> _WORK TO COMPLETE_
Once the line containing "met5 | 0 | 0 | - |" has been written out, stop; until then, restate each line of the entries below word for word from the first.

= Beginning of Section =

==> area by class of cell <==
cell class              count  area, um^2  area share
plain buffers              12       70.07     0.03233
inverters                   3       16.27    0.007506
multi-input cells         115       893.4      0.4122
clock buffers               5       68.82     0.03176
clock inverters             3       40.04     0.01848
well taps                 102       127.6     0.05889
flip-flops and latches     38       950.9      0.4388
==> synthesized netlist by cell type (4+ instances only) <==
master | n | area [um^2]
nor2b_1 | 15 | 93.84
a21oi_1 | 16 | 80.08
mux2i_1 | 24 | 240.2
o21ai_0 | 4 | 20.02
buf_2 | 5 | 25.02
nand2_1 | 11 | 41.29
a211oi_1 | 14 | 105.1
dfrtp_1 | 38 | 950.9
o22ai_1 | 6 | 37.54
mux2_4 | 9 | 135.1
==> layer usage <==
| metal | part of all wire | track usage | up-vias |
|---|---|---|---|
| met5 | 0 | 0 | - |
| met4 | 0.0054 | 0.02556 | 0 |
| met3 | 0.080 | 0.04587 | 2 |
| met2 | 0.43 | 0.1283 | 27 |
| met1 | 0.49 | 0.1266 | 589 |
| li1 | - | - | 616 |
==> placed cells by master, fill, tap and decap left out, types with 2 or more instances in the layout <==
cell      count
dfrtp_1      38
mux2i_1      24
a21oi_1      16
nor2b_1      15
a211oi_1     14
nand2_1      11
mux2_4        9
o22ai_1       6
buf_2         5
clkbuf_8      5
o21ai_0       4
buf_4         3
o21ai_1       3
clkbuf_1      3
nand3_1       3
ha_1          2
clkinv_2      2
**config.mk**
```make
export PLATFORM = sky130hd
export DESIGN_NAME = uart_cmd_arbiter
export DESIGN_NICKNAME = d
export VERILOG_FILES = /design/src/rtl/uart_cmd_arbiter.sv
export SDC_FILE = /design/constraint.sdc
export NUM_CORES = 1
export LEC_CHECK = 0
export ABC_AREA = 1
export CAP_MARGIN = 20
export CORE_UTILIZATION = 30
export DETAILED_ROUTE_END_ITERATION = 6
export PLACE_DENSITY_LB_ADDON = 0.08
export SLEW_MARGIN = 20
export SYNTH_ARGS = -nofsm -noshare
export SYNTH_HDL_FRONTEND = slang
export SYNTH_SLANG_ARGS = --single-unit
```
**constraint.sdc**
```tcl
create_clock -name clk -period 3.3 [get_ports clk]
set_input_delay 0.66 -clock clk [delete_from_list [all_inputs] [get_ports clk]]
set_output_delay 0.66 -clock clk [all_outputs]
set_load 0.005 [all_outputs]
```
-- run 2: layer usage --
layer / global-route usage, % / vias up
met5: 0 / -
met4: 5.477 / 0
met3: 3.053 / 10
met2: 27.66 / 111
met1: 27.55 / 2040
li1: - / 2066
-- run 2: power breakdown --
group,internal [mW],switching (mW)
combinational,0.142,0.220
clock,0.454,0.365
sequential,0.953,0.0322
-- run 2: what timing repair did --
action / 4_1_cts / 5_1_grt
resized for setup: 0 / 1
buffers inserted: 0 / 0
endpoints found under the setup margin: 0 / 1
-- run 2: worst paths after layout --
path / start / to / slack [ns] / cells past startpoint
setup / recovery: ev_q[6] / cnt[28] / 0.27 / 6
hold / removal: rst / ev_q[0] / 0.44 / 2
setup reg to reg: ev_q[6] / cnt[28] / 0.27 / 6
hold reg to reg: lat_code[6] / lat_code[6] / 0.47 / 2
File: src/flat_wrapper.sv
// flat-port wrapper written by rule: the top's interface ports become plain ports
module uart_tx_fifo_flat 
#(
    parameter int CLK_FREQ = 25000000,
    parameter int BAUD     = 115200,
    parameter int DEPTH    = 16
)
  (clk, rst, uart_tx, busy, fifo_count, tx_tx_valid, tx_tx_data, tx_tx_ready);
  uart_tx_if tx_i ();
  input  logic clk;
  input  logic rst;
  output logic uart_tx;
  output logic busy;
  output logic [$clog2(DEPTH+1)-1:0] fifo_count;
  input wire logic [$bits(tx_i.tx_valid)-1:0] tx_tx_valid;
  input wire logic [$bits(tx_i.tx_data)-1:0] tx_tx_data;
  output wire logic [$bits(tx_i.tx_ready)-1:0] tx_tx_ready;
  assign tx_i.tx_valid = tx_tx_valid;
  assign tx_i.tx_data = tx_tx_data;
  assign tx_tx_ready = tx_i.tx_ready;
  uart_tx_fifo #(.CLK_FREQ(CLK_FREQ), .BAUD(BAUD), .DEPTH(DEPTH)) u_core (.clk(clk), .rst(rst), .tx(tx_i), .uart_tx(uart_tx), .busy(busy), .fifo_count(fifo_count));
endmodule
$ cat config.mk
export PLATFORM = sky130hd
export DESIGN_NAME = sdram_arbiter
export DESIGN_NICKNAME = d
export VERILOG_FILES = /design/src/rtl/sdram_arbiter_pkg.sv /design/src/rtl/sdram_arbiter_burst_tracker.sv /design/src/rtl/sdram_arbiter.sv
export SDC_FILE = /design/constraint.sdc
export NUM_CORES = 1
export LEC_CHECK = 0
export BUFFER_PORTS_ARGS = -buffer_cell sky130_fd_sc_hd__buf_4
export CAP_MARGIN = 20
export CORE_ASPECT_RATIO = 0.5
export CORE_MARGIN = 1
export CORE_UTILIZATION = 35
export CTS_CLUSTER_SIZE = 14
export DETAILED_ROUTE_END_ITERATION = 8
export PLACE_DENSITY = 0.81
export SYNTH_ARGS = -nofsm -noshare
export SYNTH_HDL_FRONTEND = slang
export SYNTH_HIERARCHICAL = 1
export SYNTH_SLANG_ARGS = --single-unit
$ cat constraint.sdc
create_clock -name i_Clk -period 4.5 [get_ports i_Clk]
set_input_delay 0 -clock i_Clk [delete_from_list [all_inputs] [get_ports i_Clk]]
set_output_delay 0 -clock i_Clk [all_outputs]
set_load 0.05 [all_outputs]
$ cat src/rtl/sdram_arbiter_pkg.sv
// Shared SDRAM command encodings, arbiter state encoding and burst defaults
// used by the arbiter and its burst tracker.
package sdram_arbiter_pkg;

    localparam logic [1:0] CMD_NOP   = 2'b00;
    localparam logic [1:0] CMD_READ  = 2'b01;
    localparam logic [1:0] CMD_WRITE = 2'b10;

    localparam logic [1:0] ST_IDLE = 2'd0;
    localparam logic [1:0] ST_BUSY = 2'd1;
    localparam logic [1:0] ST_TURN = 2'd2;

    localparam int SDRAM_READ_BURST_LENGTH = 8;

    // Only READ and WRITE start a real burst; NOP and 2'b11 complete at once.
    function automatic logic isBurstCmd(input logic [1:0] cmd);
        return (cmd == CMD_READ) || (cmd == CMD_WRITE);
    endfunction

endpackage

$ cat src/rtl/sdram_arbiter_burst_tracker.sv
// Beat counter and completion detect for one granted SDRAM burst; strobes
// must already be qualified by the caller's busy state.
module burst_tracker
    import sdram_arbiter_pkg::*;
#(
    parameter int READ_BURST_LENGTH = SDRAM_READ_BURST_LENGTH
) (
    input  logic i_Clk,
    input  logic i_Reset,
    input  logic i_Start,
    input  logic i_Is_Read,
    input  logic i_Read_Valid,
    input  logic i_Write_Done,
    output logic o_Complete
);

    localparam int CW = $clog2(READ_BURST_LENGTH + 1);
    localparam logic [CW-1:0] LAST_BEAT = CW'(READ_BURST_LENGTH - 1);

    logic [CW-1:0] r_Beat_Count;

    always_ff @(posedge i_Clk) begin
        if (i_Reset || i_Start) begin
            r_Beat_Count <= '0;
        end else if (i_Is_Read && i_Read_Valid) begin
            r_Beat_Count <= r_Beat_Count + CW'(1);
        end
    end

    // Wrong-type strobes fall out here: a read ignores write-done and vice versa.
    assign o_Complete = i_Is_Read ? (i_Read_Valid && (r_Beat_Count == LAST_BEAT))
                                  : i_Write_Done;

endmodule

$ cat src/rtl/sdram_arbiter.sv
// Two-port arbiter in front of the as4c4m32s controller: port 0 display refill,
// port 1 fractal writer. Define SDRAM_ARB_STARVE_GUARD_EN to build the port-1 starve guard.
module sdram_arbiter
    import sdram_arbiter_pkg::*;
#(
    parameter int READ_BURST_LENGTH = SDRAM_READ_BURST_LENGTH,
    parameter int STARVE_LIMIT      = 4
) (
    input  logic        i_Clk,
    input  logic        i_Reset,
    input  logic        i_Req0,
    input  logic        i_Req1,
    input  logic [1:0]  i_Command0,
    input  logic [1:0]  i_Command1,
    input  logic [21:0] i_Address0,
    input  logic [21:0] i_Address1,
    input  logic [31:0] i_Write_Data0,
    input  logic [31:0] i_Write_Data1,
    output logic [1:0]  o_Command,
    output logic [21:0] o_Data_Address,
    output logic [31:0] o_Data_Write,
    input  logic        i_Data_Read_Valid,
    input  logic        i_Data_Write_Done,
    output logic [1:0]  o_Grant,
    output logic        o_Read_Valid0,
    output logic        o_Read_Valid1,
    output logic        o_Done0,
    output logic        o_Done1
);

    logic [1:0]  r_State;
    logic [1:0]  r_Command;
    logic [21:0] r_Address;
    logic [1:0]  r_Grant;
    logic        r_Done0;
    logic        r_Done1;

    logic        w_Idle;
    logic        w_Busy;
    logic        w_Any_Req;
    logic        w_Starve;
    logic        w_Pick1;
    logic [1:0]  w_Win_Cmd;
    logic [21:0] w_Win_Addr;
    logic        w_Start;
    logic        w_Complete;

    assign w_Idle     = (r_State == ST_IDLE);
    assign w_Busy     = (r_State == ST_BUSY);
    assign w_Any_Req  = i_Req0 | i_Req1;
    assign w_Pick1    = i_Req1 && (!i_Req0 || w_Starve);
    assign w_Win_Cmd  = w_Pick1 ? i_Command1 : i_Command0;
    assign w_Win_Addr = w_Pick1 ? i_Address1 : i_Address0;
    assign w_Start    = w_Idle && w_Any_Req && isBurstCmd(w_Win_Cmd);

`ifdef SDRAM_ARB_STARVE_GUARD_EN
    localparam int SW = $clog2(STARVE_LIMIT + 1);

    logic [SW-1:0] r_Starve_Cnt;

    assign w_Starve = (r_Starve_Cnt == SW'(STARVE_LIMIT)) && i_Req1;

    // Counts port-0 wins that made a waiting port 1 lose; any other grant clears it.
    always_ff @(posedge i_Clk) begin
        if (i_Reset) begin
            r_Starve_Cnt <= '0;
        end else if (w_Idle && w_Any_Req) begin
            if (w_Pick1 || !i_Req1) begin
                r_Starve_Cnt <= '0;
            end else if (r_Starve_Cnt != SW'(STARVE_LIMIT)) begin
                r_Starve_Cnt <= r_Starve_Cnt + SW'(1);
            end
        end
    end
`else
    assign w_Starve = 1'b0;
`endif

    burst_tracker #(
        .READ_BURST_LENGTH(READ_BURST_LENGTH)
    ) u_Tracker (
        .i_Clk        (i_Clk),
        .i_Reset      (i_Reset),
        .i_Start      (w_Start),
        .i_Is_Read    (r_Command == CMD_READ),
        .i_Read_Valid (i_Data_Read_Valid && w_Busy),
        .i_Write_Done (i_Data_Write_Done && w_Busy),
        .o_Complete   (w_Complete)
    );

    // Done pulses land in the TURN cycle, where command is already NOP and grant cleared.
    always_ff @(posedge i_Clk) begin
        if (i_Reset) begin
            r_State   <= ST_IDLE;
            r_Command <= CMD_NOP;
            r_Address <= '0;
            r_Grant   <= 2'b00;
            r_Done0   <= 1'b0;
            r_Done1   <= 1'b0;
        end else begin
            r_Done0 <= 1'b0;
            r_Done1 <= 1'b0;
            case (r_State)
                ST_IDLE: begin
                    if (w_Any_Req) begin
                        if (isBurstCmd(w_Win_Cmd)) begin
                            r_State   <= ST_BUSY;
                            r_Command <= w_Win_Cmd;
                            r_Address <= w_Win_Addr;
                            r_Grant   <= w_Pick1 ? 2'b10 : 2'b01;
                        end else begin
                            r_State <= ST_TURN;
                            r_Done0 <= !w_Pick1;
                            r_Done1 <= w_Pick1;
                        end
                    end
                end
                ST_BUSY: begin
                    if (w_Complete) begin
                        r_State   <= ST_TURN;
                        r_Command <= CMD_NOP;
                        r_Grant   <= 2'b00;
                        r_Done0   <= r_Grant[0];
                        r_Done1   <= r_Grant[1];
                    end
                end
                ST_TURN: begin
                    r_State <= ST_IDLE;
                end
                default: begin
                    r_State   <= ST_IDLE;
                    r_Command <= CMD_NOP;
                    r_Grant   <= 2'b00;
                end
            endcase
        end
    end

    always_comb begin
        o_Data_Write = '0;
        case (r_Grant)
            2'b01:   o_Data_Write = i_Write_Data0;
            2'b10:   o_Data_Write = i_Write_Data1;
            default: o_Data_Write = '0;
        endcase
    end

    assign o_Command      = r_Command;
    assign o_Data_Address = r_Address;
    assign o_Grant        = r_Grant;
    assign o_Done0        = r_Done0;
    assign o_Done1        = r_Done1;
    assign o_Read_Valid0  = i_Data_Read_Valid & r_Grant[0];
    assign o_Read_Valid1  = i_Data_Read_Valid & r_Grant[1];

endmodule

==> flow_metrics.py <==
metrics = {
    "outcome": {
        "status": "finished, final reports clean",
    },
    "grt": {
        "grt_pass1_vias": 2147,
        "grt_max_degree": 52,
        "gr-total-overflow": 0,
        "grtUsageTotal": 0.1953,
        "grt_pass1_wl_mm": 10.14,
        "antenna_found_initial": 0,
        "busiest_layer": "met2",
        "grt_use_met3": 0.04916,
        "use_met2": 0.3481,
        "grt_use_met1": 0.2348,
    },
    "placed_design": {
        "io_buffers": 179,
        "dpl.hpwl_mm": 5.069,
        "finalWeightedCongestion": 0.8414,
    },
    "routing": {
        "vias_per_cell": 4.928,
        "wirelength_mm": 6.791,
        "drt-wirelength-per-cell_um": 13.66,
        "vias": 2449,
        "dr.pass1.iters": 5,
        "drt_iter0_markers": 141,
        "antenna_left": 0,
        "drc": 0,
    },
    "worst_hold_path": {
        "hold_class": "primary input to flop",
    },
    "die": {
        "die_x_um": 114.2,
        "die_height_um": 58.09,
        "start_util": 0.3812,
        "ios": 180,
        "fp.coreArea_mm2": 0.005777,
        "row_count": 19,
        "die_area_mm2": 0.006632,
    },
    "logic_synthesis": {
        "yosysWarnings": 6,
        "yosysUniqueCellTypes": 40,
        "avgSynthCellArea_um2": 8.988,
        "synth-seq-cells": 34,
        "syn_inst": 245,
        "ys_seq_area_frac": 0.3091,
        "synth_fp_nets": 366,
        "synth_edf_count": 0,
        "syn_area_mm2": 0.002202,
        "synth_ff_type": "dfxtp_1",
        "synth-async-reset-ratio": 0,
    },
    "pwr": {
        "leakage_uw": 0.001763,
        "power_density_mw_per_mm2": 346.5,
        "switching_share": 0.3379,
        "switching_power_uw": 435.3,
        "p_int_uw": 853.0,
        "p_seq_frac": 0.276,
        "total_power_uw": 1288,
        "p_comb_frac": 0.372,
        "vdd_drop_max_v": 0.0002267,
        "clockPowerShare": 0.351,
    },
    "clocking": {
        "root_buffer": "clkbuf_16",
        "cts-hold-fix-buffers": 0,
        "clock-sinks": 34,
        "htreeDepth": 2,
        "clk_pin_slew_worst_paths_ps": 50,
        "postCtsResizedCells": 0,
        "clk_latency_ps": 270,
        "cts_tree": "built",
        "post_cts.repair.setup_buffers": 0,
        "cts_buffer_depth": 2,
        "cts_buffers": 5,
    },
    "layout": {
        "nNetsFinal": 533,
        "antennaDiodeCount": 0,
        "layout_common_cells": "179 x buf_4, 57 x nor2_1, 34 x dfxtp_1",
        "drive_above_1_share": 0.5303,
        "syn_to_final_growth_pct": 68.86,
        "layout_commonest_cell": "buf_4",
    },
    "worst_setup_path": {
        "setup.worst_path.end_class": "primary output",
        "start_kind": "flop",
        "required_ps": 4500,
        "cp_data_arrival_time_ps": 2170,
        "critPathMaxFanout": 32,
        "critPathKind": "flop to primary output",
    },
    "timing": {
        "slew_headroom": 0.2988,
        "slew_viol_final": 0,
        "rsz0062_at_grt": "false",
        "hold_violations": 0,
        "clock.fmax_mhz": 459.8,
        "fin_crit_sh": 0.4833,
        "skew_ps": 5.739,
        "worstMarginPinSlew_ps": 1052,
        "min_period_ps": 2175,
        "tns_ps": 0,
        "setup_viol": 0,
    },
    "flow_run": {
        "maxCapViolCount": 0,
    },
}
[final cells by class]
| type | instances | area [µm²] |
|---|---|---|
| clock buffer | 6 | 138.9 |
| fill | 513 | 2058 |
| multi-input combinational | 185 | 1348 |
| clock inverter | 2 | 60.06 |
| inverter | 6 | 27.53 |
| timing repair buffer | 180 | 1359 |
| sequential | 34 | 680.7 |
| tap | 84 | 105.1 |
[power groups by stage]
stage	clock network [µW]	registers [µW]	logic, µW
2_1_floorplan	0	463	227
3_3_place_gp	0	362	471
3_5_place_dp	0	361	476
4_1_cts	462	356	478
5_1_grt	479	360	507
6_report	453	356	480
[cells by family (layout without fill, tap and decap cells)]
| group | Yosys count | after routing | synth area share |
|---|---|---|---|
| fa+ha+maj | 3 | 3 | 0.01705 |
| mux | 27 | 27 | 0.1233 |
| xor+xnor | 4 | 4 | 0.01591 |
| compound gates | 67 | 67 | 0.2858 |
| flops | 34 | 34 | 0.3091 |
| buf+inv | 26 | 194 | 0.08012 |
| simple gates | 84 | 84 | 0.1688 |
[worst paths after layout]
kind,startpoint,to,slack (ps),depth (start not counted)
worst max-delay path,o_Grant[1],o_Data_Write[1],2330,4
worst min-delay path,i_Req0,o_Done0,60,3
worst max register to register,r_State[0],o_Grant[0],2460,9
worst min register to register,o_Command[0],o_Command[0],510,2
[worst max-delay path, stage by stage, from the launching register on]
cell and delay (ps):
dfxtp_1 390, ha_1 880, a22oi_1 250, nor2_1 150
buf_4 220
[routing by layer]
layer  share of wire  routed length, µm  vias up
met5               0                  0        -
met4           0.013                 86        0
met3           0.068                460        8
met2            0.49               3313      112
met1            0.43               2930     1101
li1                -                  -     1228
[synth_stat cells, drive strengths merged, types with 2 or more instances]
master | count | area share
clkbuf | 10 | 0.017
ha | 3 | 0.017
nand2 | 2 | 0.0045
nand3 | 7 | 0.016
o21ai | 3 | 0.0068
inv | 6 | 0.013
xnor2 | 2 | 0.0080
nor3 | 6 | 0.014
a211oi | 24 | 0.13
buf | 10 | 0.051
and2 | 4 | 0.011
nor2 | 58 | 0.10
a22oi | 32 | 0.11
mux2i | 26 | 0.12
dfxtp | 34 | 0.31
xor2 | 2 | 0.0080
o31ai | 3 | 0.010
[metrics by stage]
| stage | hold WS (ps) | util | std cells | worst slack [ps] | area (µm²) |
|---|---|---|---|---|---|
| global placement | 323.5 | 0.6067 | 488 | 2525 | 3505 |
| detailed placement | 346.3 | 0.6067 | 488 | 2465 | 3505 |
| finish | 60.90 | 0.6437 | 497 | 2325 | 3719 |
| global route | 60.58 | 0.6437 | 497 | 2096 | 3719 |
| CTS | 56.56 | 0.6411 | 496 | 2344 | 3704 |
| floorplan | 64.65 | - | 245 | 2461 | 2202 |
[state kept, by name, summed over array words and instances, names as in the netlist]
signal and flops:
r_State 2, o_Command 2, u_Tracker/r_Beat_Count 4, o_Grant 2
o_Done0 1, o_Done1 1, o_Data_Address 22
No activity file was read; power rests on OpenSTA's default activity.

= End of Section =

> _OUTPUT_
==> area by class of cell <==
cell class              count  area, um^2  area share
plain buffers              12       70.07     0.03233
inverters                   3       16.27    0.007506
multi-input cells         115       893.4      0.4122
clock buffers               5       68.82     0.03176
clock inverters             3       40.04     0.01848
well taps                 102       127.6     0.05889
flip-flops and latches     38       950.9      0.4388
==> synthesized netlist by cell type (4+ instances only) <==
master | n | area [um^2]
nor2b_1 | 15 | 93.84
a21oi_1 | 16 | 80.08
mux2i_1 | 24 | 240.2
o21ai_0 | 4 | 20.02
buf_2 | 5 | 25.02
nand2_1 | 11 | 41.29
a211oi_1 | 14 | 105.1
dfrtp_1 | 38 | 950.9
o22ai_1 | 6 | 37.54
mux2_4 | 9 | 135.1
==> layer usage <==
| metal | part of all wire | track usage | up-vias |
|---|---|---|---|
| met5 | 0 | 0 | - |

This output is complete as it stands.